Colombia no es la excepción. Los movimientos estudiantiles, la minga indígena, los paros y las movilizaciones ciudadanas donde los jóvenes han sido los protagonistas entraron en un receso cuando comenzó el COVID-19, pero crecieron como espuma hace unos meses. Las razones para protestar son múltiples, diversas y, sobre todo, válidas.

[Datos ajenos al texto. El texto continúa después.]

===== src/rtl/mac_requant.sv =====
// mac_requant: streams MAC accumulators through scale/round-shift/relu/zero-point/saturate
// as a three-stage handshaked pipeline framed into OUTPUT_SHAPE_1 x OUTPUT_SHAPE_2 matrices.
module mac_requant #(
    parameter int ACC_WIDTH      = 32,
    parameter int DATA_WIDTH     = 8,
    parameter int SCALE_WIDTH    = 16,
    parameter int SHIFT_WIDTH    = 5,
    parameter int OUTPUT_SHAPE_1 = 128,
    parameter int OUTPUT_SHAPE_2 = 3072,
    parameter int RELU_EN        = 1
) (
    input  logic                          clk_p,
    input  logic                          rst_p,
    input  logic                          start,
    input  logic                          in_valid,
    output logic                          in_ready,
    input  logic signed [ACC_WIDTH-1:0]   in_data,
    input  logic        [SCALE_WIDTH-1:0] scale,
    input  logic        [SHIFT_WIDTH-1:0] shift,
    input  logic signed [DATA_WIDTH-1:0]  zero_point,
    output logic                          out_valid,
    input  logic                          out_ready,
    output logic signed [DATA_WIDTH-1:0]  out_data,
    output logic                          out_last_col,
    output logic                          out_last,
    output logic                          busy,
    output logic                          done,
    output logic                          sat_flag
);
    localparam int PW = ACC_WIDTH + SCALE_WIDTH + 1;
    localparam int CW = OUTPUT_SHAPE_2 > 1 ? $clog2(OUTPUT_SHAPE_2) : 1;
    localparam int RW = OUTPUT_SHAPE_1 > 1 ? $clog2(OUTPUT_SHAPE_1) : 1;
    localparam logic signed [PW:0] QMAX = (PW+1)'(2**(DATA_WIDTH-1) - 1);
    localparam logic signed [PW:0] QMIN = -QMAX - 1;
    typedef enum logic [1:0] {IDLE, RUN, DRAIN} state_t;
    state_t                 state;
    logic [CW-1:0]          col;
    logic [RW-1:0]          row;
    logic                   v1, v2, lc1, lc2, l1, l2;
    logic signed [PW-1:0]   p1, prod;
    logic signed [PW:0]     r2, rnd, rsh, relu, q;
    logic        [PW:0]     half;
    logic signed [DATA_WIDTH-1:0] qs;
    logic                   advance, acc, at_lc, at_l, clamp;
    assign advance  = !out_valid || out_ready;
    assign in_ready = (state == RUN) && advance;
    assign busy     = state != IDLE;
    assign acc      = in_valid && in_ready;
    assign at_lc    = col == CW'(OUTPUT_SHAPE_2 - 1);
    assign at_l     = at_lc && row == RW'(OUTPUT_SHAPE_1 - 1);
    // scale is unsigned, so it is zero-extended into the signed product
    always_comb begin
        prod  = in_data * $signed({1'b0, scale});
        half  = (shift == '0) ? '0 : (PW+1)'(1) << (shift - 1'b1);
        rnd   = p1 + $signed(half);
        rsh   = rnd >>> shift;
        relu  = (RELU_EN != 0 && r2 < 0) ? '0 : r2;
        q     = relu + zero_point;
        clamp = q > QMAX || q < QMIN;
        qs    = q > QMAX ? QMAX[DATA_WIDTH-1:0] : q < QMIN ? QMIN[DATA_WIDTH-1:0] : q[DATA_WIDTH-1:0];
    end
    always_ff @(posedge clk_p) begin
        if (rst_p) begin
            state        <= IDLE;
            col          <= '0;
            row          <= '0;
            {v1, v2, lc1, lc2, l1, l2} <= '0;
            p1           <= '0;
            r2           <= '0;
            out_valid    <= 1'b0;
            out_data     <= '0;
            out_last_col <= 1'b0;
            out_last     <= 1'b0;
            done         <= 1'b0;
            sat_flag     <= 1'b0;
        end else begin
            done <= 1'b0;
            if (state == IDLE && start) begin
                state    <= RUN;
                col      <= '0;
                row      <= '0;
                sat_flag <= 1'b0;
            end
            if (acc) begin
                col <= at_lc ? '0 : col + 1'b1;
                if (at_lc) row <= at_l ? '0 : row + 1'b1;
                if (at_l) state <= DRAIN;
            end
            if (state == DRAIN && out_valid && out_ready && out_last) begin
                state <= IDLE;
                done  <= 1'b1;
            end
            // every stage moves together, so empty slots travel as bubbles
            if (advance) begin
                v1           <= acc;
                p1           <= prod;
                lc1          <= at_lc;
                l1           <= at_l;
                v2           <= v1;
                r2           <= rsh;
                lc2          <= lc1;
                l2           <= l1;
                out_valid    <= v2;
                out_data     <= qs;
                out_last_col <= lc2;
                out_last     <= l2;
                if (v2 && clamp) sat_flag <= 1'b1;
            end
        end
    end
endmodule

Todas estas movilizaciones han tenido un elemento común: un profundo cuestionamiento a las falencias del Estado y el funcionamiento de la democracia. Por eso no debe sorprenderle a nadie que la movilización social y quienes participan en ella tengan un propósito y un contenido político. ¿Acaso exigir que se cumpla lo que prevé el Estado social de derecho que contempla la Constitución del 91 o cumplir el Acuerdo de Paz no conllevan un contenido esencialmente político? Por eso llama la atención que se pretenda descalificar las protestas, a quienes participan en ellas y a sus líderes porque tienen propósitos políticos. La política no se agota en las elecciones, pero estas son parte importante de ella. Más extraño aún resulta el llamado de dos representantes del Centro Democrático al Consejo Nacional Electoral para exigir que no se permita que miembros de Fecode sean jurados de votación porque uno de sus dirigentes manifestó que la meta eran los comicios del 2022. De ser así, ¿un dirigente gremial de una organización social o estudiantil que expresa sus aspiraciones políticas tampoco podría ser jurado?
Al respecto, un análisis sobre las movilizaciones en Chile y Colombia señala que “a pesar de que (los ciudadanos) se han movilizado sin la participación clara de ningún grupo político organizado, el éxito de los respectivos movimientos con el paso del tiempo está supeditado a la capacidad de estos de establecer una agenda posible, que convierta la movilización de la calle en una fuerza política organizada que no solo sorprenda a los políticos gobernantes, sino que también se convierta en una alternativa que pueda imponerse electoralmente”. De no dar este paso, se corre el riesgo de que la movilización social se diluya y se pierdan el impulso y los logros alcanzados hasta ahora. Y, lo que es peor, que se repriman, como sucedió en muchos de los países protagonistas de la Primavera Árabe. Es importante evitar que se incremente la polarización que viene en ascenso y que esto les abra las puertas a salidas extremas.